Shell Development had significant capital assets and technical resources, including a cyclotron, an early and long-running electron microscope facility, an elaborate radiation laboratory (whose facilities became Veedercrest Winery), and other then-advanced scientific tools.
Shell Development Emeryville made many contributions to the U.S. space program, including development of rocket fuels, and handling techniques and storage methods for these highly explosive compounds. Shell Development's labs also contributed significant support to California-based land speed record holder Craig Breedlove and the Spirit of America vehicles.
The American Chemical Society's archives refer to Shell Development as one of a small number of large, pre-eminent private research facilities on the West Coast. Shell scientists served as presidents and other officers of ACS during the decades when the facility was in operation.

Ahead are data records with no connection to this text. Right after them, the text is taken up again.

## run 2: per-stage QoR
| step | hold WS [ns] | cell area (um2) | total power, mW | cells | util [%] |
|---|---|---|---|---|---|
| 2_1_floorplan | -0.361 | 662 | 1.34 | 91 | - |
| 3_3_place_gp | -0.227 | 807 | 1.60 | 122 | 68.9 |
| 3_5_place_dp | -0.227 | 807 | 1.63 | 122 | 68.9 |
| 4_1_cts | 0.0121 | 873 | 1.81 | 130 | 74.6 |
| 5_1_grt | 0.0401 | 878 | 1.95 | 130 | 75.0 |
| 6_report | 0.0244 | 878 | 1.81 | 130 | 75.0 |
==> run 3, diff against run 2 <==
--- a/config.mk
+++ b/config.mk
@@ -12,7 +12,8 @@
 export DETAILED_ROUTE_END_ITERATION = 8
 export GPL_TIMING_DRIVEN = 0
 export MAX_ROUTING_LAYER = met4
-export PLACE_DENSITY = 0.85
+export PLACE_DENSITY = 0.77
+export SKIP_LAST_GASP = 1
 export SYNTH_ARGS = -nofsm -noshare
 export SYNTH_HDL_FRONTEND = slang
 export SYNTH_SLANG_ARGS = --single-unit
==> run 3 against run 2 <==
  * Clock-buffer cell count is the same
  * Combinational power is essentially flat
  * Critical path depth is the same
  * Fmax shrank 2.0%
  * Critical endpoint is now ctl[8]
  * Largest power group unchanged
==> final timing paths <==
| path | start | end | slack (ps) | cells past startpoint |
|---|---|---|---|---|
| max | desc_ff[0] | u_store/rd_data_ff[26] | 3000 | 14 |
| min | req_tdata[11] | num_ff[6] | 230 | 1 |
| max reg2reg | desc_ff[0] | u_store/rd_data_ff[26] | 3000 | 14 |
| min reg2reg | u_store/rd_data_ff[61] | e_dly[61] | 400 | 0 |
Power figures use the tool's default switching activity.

Though self-identified as a conservative employer, many Shell scientists were politically progressive, championing causes such as the Sierra Club and no-growth economic strategies. Country Joe and the Fish, a '60's anti-war counterculture rock band, dedicated an early album to Martin Dimbat, a Shell Development scientist who contributed funding to their musical venture.

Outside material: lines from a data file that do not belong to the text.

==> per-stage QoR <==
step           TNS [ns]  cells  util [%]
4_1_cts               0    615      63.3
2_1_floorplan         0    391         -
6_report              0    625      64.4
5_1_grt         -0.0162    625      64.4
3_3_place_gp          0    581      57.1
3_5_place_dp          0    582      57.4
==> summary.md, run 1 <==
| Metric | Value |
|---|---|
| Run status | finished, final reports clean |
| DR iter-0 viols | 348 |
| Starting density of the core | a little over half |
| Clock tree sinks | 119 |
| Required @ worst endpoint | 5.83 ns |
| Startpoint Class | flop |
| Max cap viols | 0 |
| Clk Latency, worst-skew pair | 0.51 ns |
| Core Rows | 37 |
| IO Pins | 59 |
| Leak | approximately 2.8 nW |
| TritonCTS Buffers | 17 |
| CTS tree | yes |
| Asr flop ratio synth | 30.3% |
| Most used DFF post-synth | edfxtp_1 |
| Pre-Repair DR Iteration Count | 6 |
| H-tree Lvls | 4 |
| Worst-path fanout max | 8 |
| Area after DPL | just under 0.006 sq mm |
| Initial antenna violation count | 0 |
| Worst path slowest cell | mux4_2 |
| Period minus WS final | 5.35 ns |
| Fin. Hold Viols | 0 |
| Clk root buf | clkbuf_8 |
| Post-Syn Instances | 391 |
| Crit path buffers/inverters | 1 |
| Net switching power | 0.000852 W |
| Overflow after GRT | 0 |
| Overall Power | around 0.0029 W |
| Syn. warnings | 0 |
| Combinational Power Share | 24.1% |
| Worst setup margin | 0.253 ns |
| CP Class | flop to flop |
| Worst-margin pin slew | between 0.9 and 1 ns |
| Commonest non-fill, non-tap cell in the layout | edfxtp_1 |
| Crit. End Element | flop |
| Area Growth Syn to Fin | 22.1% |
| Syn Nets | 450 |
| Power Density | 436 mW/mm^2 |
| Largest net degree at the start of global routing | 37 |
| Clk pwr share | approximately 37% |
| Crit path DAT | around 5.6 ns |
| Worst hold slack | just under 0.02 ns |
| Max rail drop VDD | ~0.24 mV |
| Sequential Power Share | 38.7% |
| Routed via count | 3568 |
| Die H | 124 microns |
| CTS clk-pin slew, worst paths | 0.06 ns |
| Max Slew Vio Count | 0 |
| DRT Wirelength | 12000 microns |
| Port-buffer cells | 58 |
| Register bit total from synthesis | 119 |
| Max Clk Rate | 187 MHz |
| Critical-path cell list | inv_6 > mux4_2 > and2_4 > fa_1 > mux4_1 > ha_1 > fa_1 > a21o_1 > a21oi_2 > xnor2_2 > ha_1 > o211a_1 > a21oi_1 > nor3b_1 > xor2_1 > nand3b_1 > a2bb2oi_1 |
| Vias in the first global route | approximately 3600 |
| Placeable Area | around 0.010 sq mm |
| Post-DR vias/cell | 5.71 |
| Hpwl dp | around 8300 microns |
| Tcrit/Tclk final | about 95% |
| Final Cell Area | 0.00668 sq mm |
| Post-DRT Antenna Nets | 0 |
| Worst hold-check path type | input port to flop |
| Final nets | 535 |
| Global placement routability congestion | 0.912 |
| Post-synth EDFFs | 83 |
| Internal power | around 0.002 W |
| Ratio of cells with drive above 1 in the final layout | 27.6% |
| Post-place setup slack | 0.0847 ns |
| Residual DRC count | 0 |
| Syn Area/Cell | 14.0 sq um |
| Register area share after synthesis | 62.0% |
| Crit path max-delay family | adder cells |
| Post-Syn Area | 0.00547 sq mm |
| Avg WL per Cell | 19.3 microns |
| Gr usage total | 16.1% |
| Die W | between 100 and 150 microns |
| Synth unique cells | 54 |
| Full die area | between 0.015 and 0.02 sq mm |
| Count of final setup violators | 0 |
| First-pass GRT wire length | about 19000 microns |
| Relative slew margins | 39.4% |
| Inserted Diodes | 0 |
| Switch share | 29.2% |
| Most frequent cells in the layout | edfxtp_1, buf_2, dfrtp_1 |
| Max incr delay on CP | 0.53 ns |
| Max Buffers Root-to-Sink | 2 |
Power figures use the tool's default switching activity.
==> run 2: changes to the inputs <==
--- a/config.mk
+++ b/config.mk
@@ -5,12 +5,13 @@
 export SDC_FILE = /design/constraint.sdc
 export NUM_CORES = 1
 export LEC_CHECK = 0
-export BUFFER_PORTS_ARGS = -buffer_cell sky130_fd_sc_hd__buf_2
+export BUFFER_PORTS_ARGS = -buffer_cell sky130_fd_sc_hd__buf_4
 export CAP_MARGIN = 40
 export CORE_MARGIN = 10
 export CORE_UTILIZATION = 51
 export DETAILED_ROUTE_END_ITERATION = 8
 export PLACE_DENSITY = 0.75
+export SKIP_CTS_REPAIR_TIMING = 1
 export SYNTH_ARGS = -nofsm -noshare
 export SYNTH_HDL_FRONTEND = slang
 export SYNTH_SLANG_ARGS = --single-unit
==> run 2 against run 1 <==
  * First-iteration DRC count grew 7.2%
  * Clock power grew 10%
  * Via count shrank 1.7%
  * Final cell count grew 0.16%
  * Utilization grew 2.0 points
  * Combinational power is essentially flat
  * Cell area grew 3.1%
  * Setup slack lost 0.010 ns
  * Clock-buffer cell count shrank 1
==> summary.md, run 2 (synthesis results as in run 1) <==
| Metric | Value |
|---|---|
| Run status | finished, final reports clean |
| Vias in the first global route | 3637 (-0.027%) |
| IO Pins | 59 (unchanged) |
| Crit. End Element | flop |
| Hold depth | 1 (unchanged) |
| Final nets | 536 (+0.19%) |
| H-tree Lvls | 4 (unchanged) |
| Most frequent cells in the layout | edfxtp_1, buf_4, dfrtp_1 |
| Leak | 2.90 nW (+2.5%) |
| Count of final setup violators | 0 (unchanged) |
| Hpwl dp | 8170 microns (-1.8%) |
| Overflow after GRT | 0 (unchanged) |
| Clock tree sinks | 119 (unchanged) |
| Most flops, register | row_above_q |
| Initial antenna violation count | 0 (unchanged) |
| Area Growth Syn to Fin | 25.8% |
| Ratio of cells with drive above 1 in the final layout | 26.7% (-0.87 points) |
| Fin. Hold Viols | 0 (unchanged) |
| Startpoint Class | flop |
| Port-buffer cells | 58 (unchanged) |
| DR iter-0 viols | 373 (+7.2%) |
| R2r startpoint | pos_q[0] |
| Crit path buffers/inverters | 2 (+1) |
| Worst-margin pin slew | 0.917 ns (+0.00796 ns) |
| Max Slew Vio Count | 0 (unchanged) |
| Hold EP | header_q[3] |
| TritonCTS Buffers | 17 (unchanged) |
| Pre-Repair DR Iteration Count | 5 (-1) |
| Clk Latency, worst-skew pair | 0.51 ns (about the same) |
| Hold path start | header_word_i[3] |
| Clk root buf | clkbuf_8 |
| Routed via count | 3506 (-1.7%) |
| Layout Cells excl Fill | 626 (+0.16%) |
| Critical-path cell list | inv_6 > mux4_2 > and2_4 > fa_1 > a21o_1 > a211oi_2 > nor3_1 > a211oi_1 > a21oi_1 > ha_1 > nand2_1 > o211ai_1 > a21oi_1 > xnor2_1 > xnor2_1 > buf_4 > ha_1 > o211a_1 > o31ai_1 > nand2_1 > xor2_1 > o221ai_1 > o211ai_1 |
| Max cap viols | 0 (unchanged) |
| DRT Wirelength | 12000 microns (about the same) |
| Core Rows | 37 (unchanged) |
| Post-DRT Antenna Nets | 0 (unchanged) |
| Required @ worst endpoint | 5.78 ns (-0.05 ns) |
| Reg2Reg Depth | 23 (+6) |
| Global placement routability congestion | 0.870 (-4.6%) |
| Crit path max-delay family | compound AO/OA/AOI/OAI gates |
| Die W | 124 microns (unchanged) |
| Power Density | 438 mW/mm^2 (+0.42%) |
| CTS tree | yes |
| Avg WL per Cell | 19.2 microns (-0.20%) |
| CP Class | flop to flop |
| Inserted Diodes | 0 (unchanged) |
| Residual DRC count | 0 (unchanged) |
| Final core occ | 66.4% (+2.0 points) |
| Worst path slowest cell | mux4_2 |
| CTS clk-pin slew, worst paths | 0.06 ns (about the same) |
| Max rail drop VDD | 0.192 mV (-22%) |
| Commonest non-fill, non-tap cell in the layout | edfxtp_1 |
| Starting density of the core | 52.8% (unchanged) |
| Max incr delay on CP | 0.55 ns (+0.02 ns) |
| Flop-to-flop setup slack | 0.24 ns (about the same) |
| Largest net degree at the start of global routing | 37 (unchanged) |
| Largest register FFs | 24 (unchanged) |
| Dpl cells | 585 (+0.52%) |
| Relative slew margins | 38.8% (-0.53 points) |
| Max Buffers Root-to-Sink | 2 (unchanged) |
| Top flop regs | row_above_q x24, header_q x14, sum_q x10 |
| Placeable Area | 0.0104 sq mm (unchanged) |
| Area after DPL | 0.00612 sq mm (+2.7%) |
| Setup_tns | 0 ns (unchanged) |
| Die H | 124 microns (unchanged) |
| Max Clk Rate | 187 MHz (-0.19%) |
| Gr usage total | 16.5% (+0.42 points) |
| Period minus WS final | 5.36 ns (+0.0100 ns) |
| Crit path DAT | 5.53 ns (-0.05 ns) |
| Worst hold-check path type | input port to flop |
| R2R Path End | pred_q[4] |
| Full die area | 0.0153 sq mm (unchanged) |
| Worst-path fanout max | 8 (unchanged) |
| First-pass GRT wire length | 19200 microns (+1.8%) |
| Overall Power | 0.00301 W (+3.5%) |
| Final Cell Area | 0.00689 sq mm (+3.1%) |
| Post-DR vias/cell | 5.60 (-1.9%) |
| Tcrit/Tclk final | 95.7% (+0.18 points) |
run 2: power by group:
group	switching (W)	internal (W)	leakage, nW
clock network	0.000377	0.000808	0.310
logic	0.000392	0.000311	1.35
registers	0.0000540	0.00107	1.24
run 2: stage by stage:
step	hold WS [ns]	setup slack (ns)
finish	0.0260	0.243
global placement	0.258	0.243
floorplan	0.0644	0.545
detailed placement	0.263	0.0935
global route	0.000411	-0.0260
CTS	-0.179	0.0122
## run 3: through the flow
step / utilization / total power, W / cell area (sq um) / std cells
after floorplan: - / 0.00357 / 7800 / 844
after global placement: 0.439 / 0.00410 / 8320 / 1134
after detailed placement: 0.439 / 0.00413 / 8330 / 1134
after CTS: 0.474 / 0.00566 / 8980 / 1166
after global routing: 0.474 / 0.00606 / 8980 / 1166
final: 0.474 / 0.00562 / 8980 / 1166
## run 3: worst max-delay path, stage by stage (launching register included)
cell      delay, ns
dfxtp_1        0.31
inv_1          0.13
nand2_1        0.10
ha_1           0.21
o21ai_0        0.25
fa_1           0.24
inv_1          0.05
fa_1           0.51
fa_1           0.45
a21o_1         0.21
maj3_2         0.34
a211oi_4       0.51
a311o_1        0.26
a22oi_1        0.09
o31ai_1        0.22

Unionized, with a comfortable work pace, elaborate medical benefits for employees, a company-paid lifetime retirement plan and almost-ironclad job security, Shell Development for decades provided the comforts of a socialistic work environment within a corporate giant of capitalism. Because of competitive disadvantages the company would experience if employees could publish freely, Shell Development scientists often experienced the minimal professional recognition compared to scientists in academia.

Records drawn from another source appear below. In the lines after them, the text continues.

`src/rtl/mandelbrot_escape_time_pixel_top_assert.svh`:
```
// Assertion macros for the Mandelbrot escape-time pixel block.
// Include by bare file name inside a module; no other dependencies.
`ifndef MANDELBROT_ESCAPE_TIME_PIXEL_TOP_ASSERT_SVH
`define MANDELBROT_ESCAPE_TIME_PIXEL_TOP_ASSERT_SVH

// Check that a condition holds in the same cycle as its trigger.
`define MBET_ASSERT_SAME(label, clk, rst_n, ante, cons, msg) \
	label: assert property (@(posedge clk) disable iff (!rst_n) (ante) |-> (cons)) \
		else $error(msg);

// Check that a condition holds in the cycle after its trigger.
`define MBET_ASSERT_NEXT(label, clk, rst_n, ante, cons, msg) \
	label: assert property (@(posedge clk) disable iff (!rst_n) (ante) |=> (cons)) \
		else $error(msg);

`endif

```
`src/rtl/mbet_pkg.sv`:
```
// Shared types and constants for the Mandelbrot escape-time pixel block.
// No dependencies; imported by mbet_mul, the top level and the testbench.
package mbet_pkg;

	// Field and datapath widths
	localparam int INDEX_BITS = 12;
	localparam int FRAC_BITS  = 28;
	localparam int COORD_W    = 32;
	localparam int PROD_W     = 2 * COORD_W;
	localparam int STEP_W     = 31;
	localparam int COUNT_W    = 13;
	localparam int BYTE_W     = 8;
	localparam int CFG_IDX_W  = 3;
	localparam int CFG_DATA_W = 32;

	// Register indexes
	localparam logic [CFG_IDX_W-1:0] REG_RE_START = 3'd0;
	localparam logic [CFG_IDX_W-1:0] REG_IM_START = 3'd1;
	localparam logic [CFG_IDX_W-1:0] REG_RE_STEP  = 3'd2;
	localparam logic [CFG_IDX_W-1:0] REG_IM_STEP  = 3'd3;
	localparam logic [CFG_IDX_W-1:0] REG_MAX_ITER = 3'd4;

	// Register reset values: -2.5, -1.5, 3.5/512, 3.0/512, 1024
	localparam logic signed [COORD_W-1:0] RST_RE_START = -32'sd671088640;
	localparam logic signed [COORD_W-1:0] RST_IM_START = -32'sd402653184;
	localparam logic [STEP_W-1:0]         RST_RE_STEP  = 31'd1835008;
	localparam logic [STEP_W-1:0]         RST_IM_STEP  = 31'd1572864;
	localparam logic [COUNT_W-1:0]        RST_MAX_ITER = 13'd1024;

	// Escape bound |z|^2 >= 4
	localparam logic signed [PROD_W-1:0] ESC_LIMIT = 64'sd4 <<< FRAC_BITS;

	// Saturation bounds of a coordinate, held at product width
	localparam logic signed [PROD_W-1:0] COORD_MAX =
		{{(PROD_W-COORD_W+1){1'b0}}, {(COORD_W-1){1'b1}}};
	localparam logic signed [PROD_W-1:0] COORD_MIN =
		{{(PROD_W-COORD_W+1){1'b1}}, {(COORD_W-1){1'b0}}};

	localparam logic [BYTE_W-1:0] ALPHA_BYTE = 8'hFF;

	typedef struct packed {
		logic [INDEX_BITS-1:0] row;
		logic [INDEX_BITS-1:0] column;
	} pixel_in_t;

	typedef struct packed {
		logic [COUNT_W-1:0] iteration_count;
		logic [BYTE_W-1:0]  byte0;
		logic [BYTE_W-1:0]  byte1;
		logic [BYTE_W-1:0]  byte2;
		logic [BYTE_W-1:0]  byte3;
	} pixel_out_t;

	// Clamp a wide signed value to the coordinate range
	function automatic logic signed [COORD_W-1:0] sat_coord(
		input logic signed [PROD_W-1:0] v);
		logic signed [COORD_W-1:0] r;
		if (v > COORD_MAX) begin
			r = COORD_MAX[COORD_W-1:0];
		end else if (v < COORD_MIN) begin
			r = COORD_MIN[COORD_W-1:0];
		end else begin
			r = v[COORD_W-1:0];
		end
		return r;
	endfunction

endpackage

```
`src/rtl/mbet_mul.sv`:
```
// Shared signed coordinate multiplier with a registered full-width product.
// Depends on mbet_pkg for the coordinate and product widths.
module mbet_mul
	import mbet_pkg::*;
(
	input  logic                      clk,
	input  logic signed [COORD_W-1:0] op_a,
	input  logic signed [COORD_W-1:0] op_b,
	output logic signed [PROD_W-1:0]  prod_q
);

	// Register the exact product; it is ready in the cycle after the operands
	always_ff @(posedge clk) begin
		prod_q <= PROD_W'(op_a) * PROD_W'(op_b);
	end

endmodule

```
`src/rtl/mandelbrot_escape_time_pixel_top.sv`:
```
// Mandelbrot escape-time pixel evaluator: sequencer, iterate registers, output word.
// Depends on mbet_pkg, mbet_mul and mandelbrot_escape_time_pixel_top_assert.svh.
//
//   channel  | handshake           | word
//   ---------+---------------------+----------------------------------------
//   in       | in_valid, in_ready  | in_data  (row, column)
//   out      | out_valid, out_ready| out_data (iteration_count, byte0..3)
//   cfg      | cfg_we              | cfg_index, cfg_wdata
//
// The single shared 32x32 multiplier forms both coordinate products of c, then x*x,
// y*y and x*y in turn for each iteration step, which ends in the update state.
// Reset (arst_n low) clears the sequencer, the output valid and the config registers
// to their defaults. in_ready is high only while the sequencer is idle; a
// finished word waits in the output register while the next pixel is taken.
module mandelbrot_escape_time_pixel_top
	import mbet_pkg::*;
(
	input  logic                  clk,
	input  logic                  arst_n,
	input  logic                  in_valid,
	output logic                  in_ready,
	input  pixel_in_t             in_data,
	output logic                  out_valid,
	input  logic                  out_ready,
	output pixel_out_t            out_data,
	input  logic                  cfg_we,
	input  logic [CFG_IDX_W-1:0]  cfg_index,
	input  logic [CFG_DATA_W-1:0] cfg_wdata
);

	`include "mandelbrot_escape_time_pixel_top_assert.svh"

	localparam logic [3:0] S_IDLE = 4'd0;
	localparam logic [3:0] S_CRE  = 4'd1;
	localparam logic [3:0] S_CIM  = 4'd2;
	localparam logic [3:0] S_CIMW = 4'd3;
	localparam logic [3:0] S_XX   = 4'd4;
	localparam logic [3:0] S_YY   = 4'd5;
	localparam logic [3:0] S_XY   = 4'd6;
	localparam logic [3:0] S_UPD  = 4'd7;
	localparam logic [3:0] S_DONE = 4'd8;

	logic [3:0] state_q;

	logic signed [COORD_W-1:0] re_start_q;
	logic signed [COORD_W-1:0] im_start_q;
	logic [STEP_W-1:0]         re_step_q;
	logic [STEP_W-1:0]         im_step_q;
	logic [COUNT_W-1:0]        max_iter_q;

	logic [INDEX_BITS-1:0]     row_q;
	logic [INDEX_BITS-1:0]     col_q;
	logic signed [COORD_W-1:0] cre_q;
	logic signed [COORD_W-1:0] cim_q;
	logic signed [COORD_W-1:0] x_q;
	logic signed [COORD_W-1:0] y_q;
	logic signed [PROD_W-1:0]  xsq_q;
	logic signed [PROD_W-1:0]  ysq_q;
	logic [COUNT_W-1:0]        n_q;

	logic                      out_valid_q;
	pixel_out_t                out_q;

	logic signed [COORD_W-1:0] op_a;
	logic signed [COORD_W-1:0] op_b;
	logic signed [PROD_W-1:0]  prod;
	logic signed [PROD_W-1:0]  mag_sq;
	logic signed [PROD_W-1:0]  nx_wide;
	logic signed [PROD_W-1:0]  ny_wide;
	logic signed [PROD_W-1:0]  cre_wide;
	logic signed [PROD_W-1:0]  cim_wide;
	logic                      escape;
	logic                      in_fire;
	logic                      out_load;

	assign in_ready  = (state_q == S_IDLE);
	assign in_fire   = in_valid && in_ready;
	assign out_load  = (state_q == S_DONE) && (!out_valid_q || out_ready);
	assign out_valid = out_valid_q;
	assign out_data  = out_q;

	// Pick multiplier operands for the current step
	always_comb begin
		op_a = '0;
		op_b = '0;
		unique case (state_q)
			S_CRE: begin
				op_a = {{(COORD_W-INDEX_BITS){1'b0}}, col_q};
				op_b = {{(COORD_W-STEP_W){1'b0}}, re_step_q};
			end
			S_CIM: begin
				op_a = {{(COORD_W-INDEX_BITS){1'b0}}, row_q};
				op_b = {{(COORD_W-STEP_W){1'b0}}, im_step_q};
			end
			S_XX: begin
				op_a = x_q;
				op_b = x_q;
			end
			S_YY: begin
				op_a = y_q;
				op_b = y_q;
			end
			S_XY: begin
				op_a = x_q;
				op_b = y_q;
			end
			default: begin
				op_a = '0;
				op_b = '0;
			end
		endcase
	end

	mbet_mul u_mul (
		.clk    (clk),
		.op_a   (op_a),
		.op_b   (op_b),
		.prod_q (prod)
	);

	// Form the coordinate sums, the escape test and the next iterate
	always_comb begin
		cre_wide = PROD_W'(re_start_q) + prod;
		cim_wide = PROD_W'(im_start_q) + prod;
		mag_sq   = xsq_q + ysq_q;
		escape   = !(mag_sq < ESC_LIMIT) || (n_q >= max_iter_q);
		nx_wide  = xsq_q - ysq_q + PROD_W'(cre_q);
		ny_wide  = (prod >>> (FRAC_BITS - 1)) + PROD_W'(cim_q);
	end

	// Write configuration registers; drop unknown indexes
	always_ff @(posedge clk or negedge arst_n) begin
		if (!arst_n) begin
			re_start_q <= RST_RE_START;
			im_start_q <= RST_IM_START;
			re_step_q  <= RST_RE_STEP;
			im_step_q  <= RST_IM_STEP;
			max_iter_q <= RST_MAX_ITER;
		end else if (cfg_we) begin
			unique case (cfg_index)
				REG_RE_START: re_start_q <= cfg_wdata[COORD_W-1:0];
				REG_IM_START: im_start_q <= cfg_wdata[COORD_W-1:0];
				REG_RE_STEP:  re_step_q  <= cfg_wdata[STEP_W-1:0];
				REG_IM_STEP:  im_step_q  <= cfg_wdata[STEP_W-1:0];
				REG_MAX_ITER: max_iter_q <= cfg_wdata[COUNT_W-1:0];
				default: ;
			endcase
		end
	end

	// Advance the sequencer and the output valid flag
	always_ff @(posedge clk or negedge arst_n) begin
		if (!arst_n) begin
			state_q     <= S_IDLE;
			out_valid_q <= 1'b0;
		end else begin
			if (out_load) begin
				out_valid_q <= 1'b1;
			end else if (out_ready) begin
				out_valid_q <= 1'b0;
			end
			unique case (state_q)
				S_IDLE: begin
					if (in_fire) begin
						state_q <= S_CRE;
					end
				end
				S_CRE:  state_q <= S_CIM;
				S_CIM:  state_q <= S_CIMW;
				S_CIMW: state_q <= S_XX;
				S_XX:   state_q <= S_YY;
				S_YY:   state_q <= S_XY;
				S_XY:   state_q <= S_UPD;
				S_UPD:  state_q <= escape ? S_DONE : S_XX;
				S_DONE: begin
					if (out_load) begin
						state_q <= S_IDLE;
					end
				end
				default: state_q <= S_IDLE;
			endcase
		end
	end

	// Hold the pixel, the point c, the iterate and the output word
	always_ff @(posedge clk) begin
		if (in_fire) begin
			row_q <= in_data.row;
			col_q <= in_data.column;
		end
		if (state_q == S_CIM) begin
			cre_q <= sat_coord(cre_wide);
		end
		if (state_q == S_CIMW) begin
			cim_q <= sat_coord(cim_wide);
			x_q   <= '0;
			y_q   <= '0;
			n_q   <= '0;
		end
		if (state_q == S_YY) begin
			xsq_q <= prod >>> FRAC_BITS;
		end
		if (state_q == S_XY) begin
			ysq_q <= prod >>> FRAC_BITS;
		end
		if (state_q == S_UPD && !escape) begin
			x_q <= sat_coord(nx_wide);
			y_q <= sat_coord(ny_wide);
			n_q <= n_q + 1'b1;
		end
		if (out_load) begin
			out_q.iteration_count <= n_q;
			out_q.byte0           <= {n_q[0], 7'b0};
			out_q.byte1           <= {n_q[1:0], 6'b0};
			out_q.byte2           <= {n_q[2:0], 5'b0};
			out_q.byte3           <= ALPHA_BYTE;
		end
	end

	`MBET_ASSERT_NEXT(a_accept_starts, clk, arst_n, in_fire, state_q == S_CRE,
		"accepted pixel did not start the coordinate step")
	`MBET_ASSERT_NEXT(a_step_counts, clk, arst_n, (state_q == S_UPD) && !escape,
		(n_q == $past(n_q) + 1'b1) && (state_q == S_XX),
		"iteration step did not advance the count by one")
	`MBET_ASSERT_NEXT(a_done_delivers, clk, arst_n, out_load,
		out_valid && (state_q == S_IDLE) && (out_data.iteration_count == $past(n_q)),
		"finished pixel was not placed in the output word")
	`MBET_ASSERT_SAME(a_rise_from_done, clk, arst_n, $rose(out_valid),
		$past(state_q) == S_DONE, "output word appeared outside the done step")

endmodule

```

Shell Development's senior scientific ranks included scientists who had been graduate students of Glenn Seaborg, a Berkeley scientist who pioneered techniques to create and verify transuranium elements. Shell Development also bore the indirect imprint of Robert Oppenheimer, director of the Manhattan Project. Manhattan Project alumni worked at Shell / Emeryville, and Oppenheimer himself is asserted to have been an offstage force in unionizing parts of Shell Development's workforce.
After Shell Oil dissolved the Shell Development / Emeryville organization and decommissioned its facilities, its employee culture proved robust. For over forty years after Shell Development ceased to exist, employees continued monthly meetings at a marina restaurant nearby. Citing uninterrupted recordkeeping among the surviving employees, a spokesperson reported that somewhat less than half of the known employees from Shell Development were still alive in late 2006. Meetings were finally suspended in 2007.
Shell Development's facilities languished briefly following its 1972 departure from its Emeryville campus. The properties then became an early home of biotechnology pioneers Cetus and Chiron. In the 21st century, many of the buildings of the former Shell Development campus are occupied by pharmaceutical giant Novartis.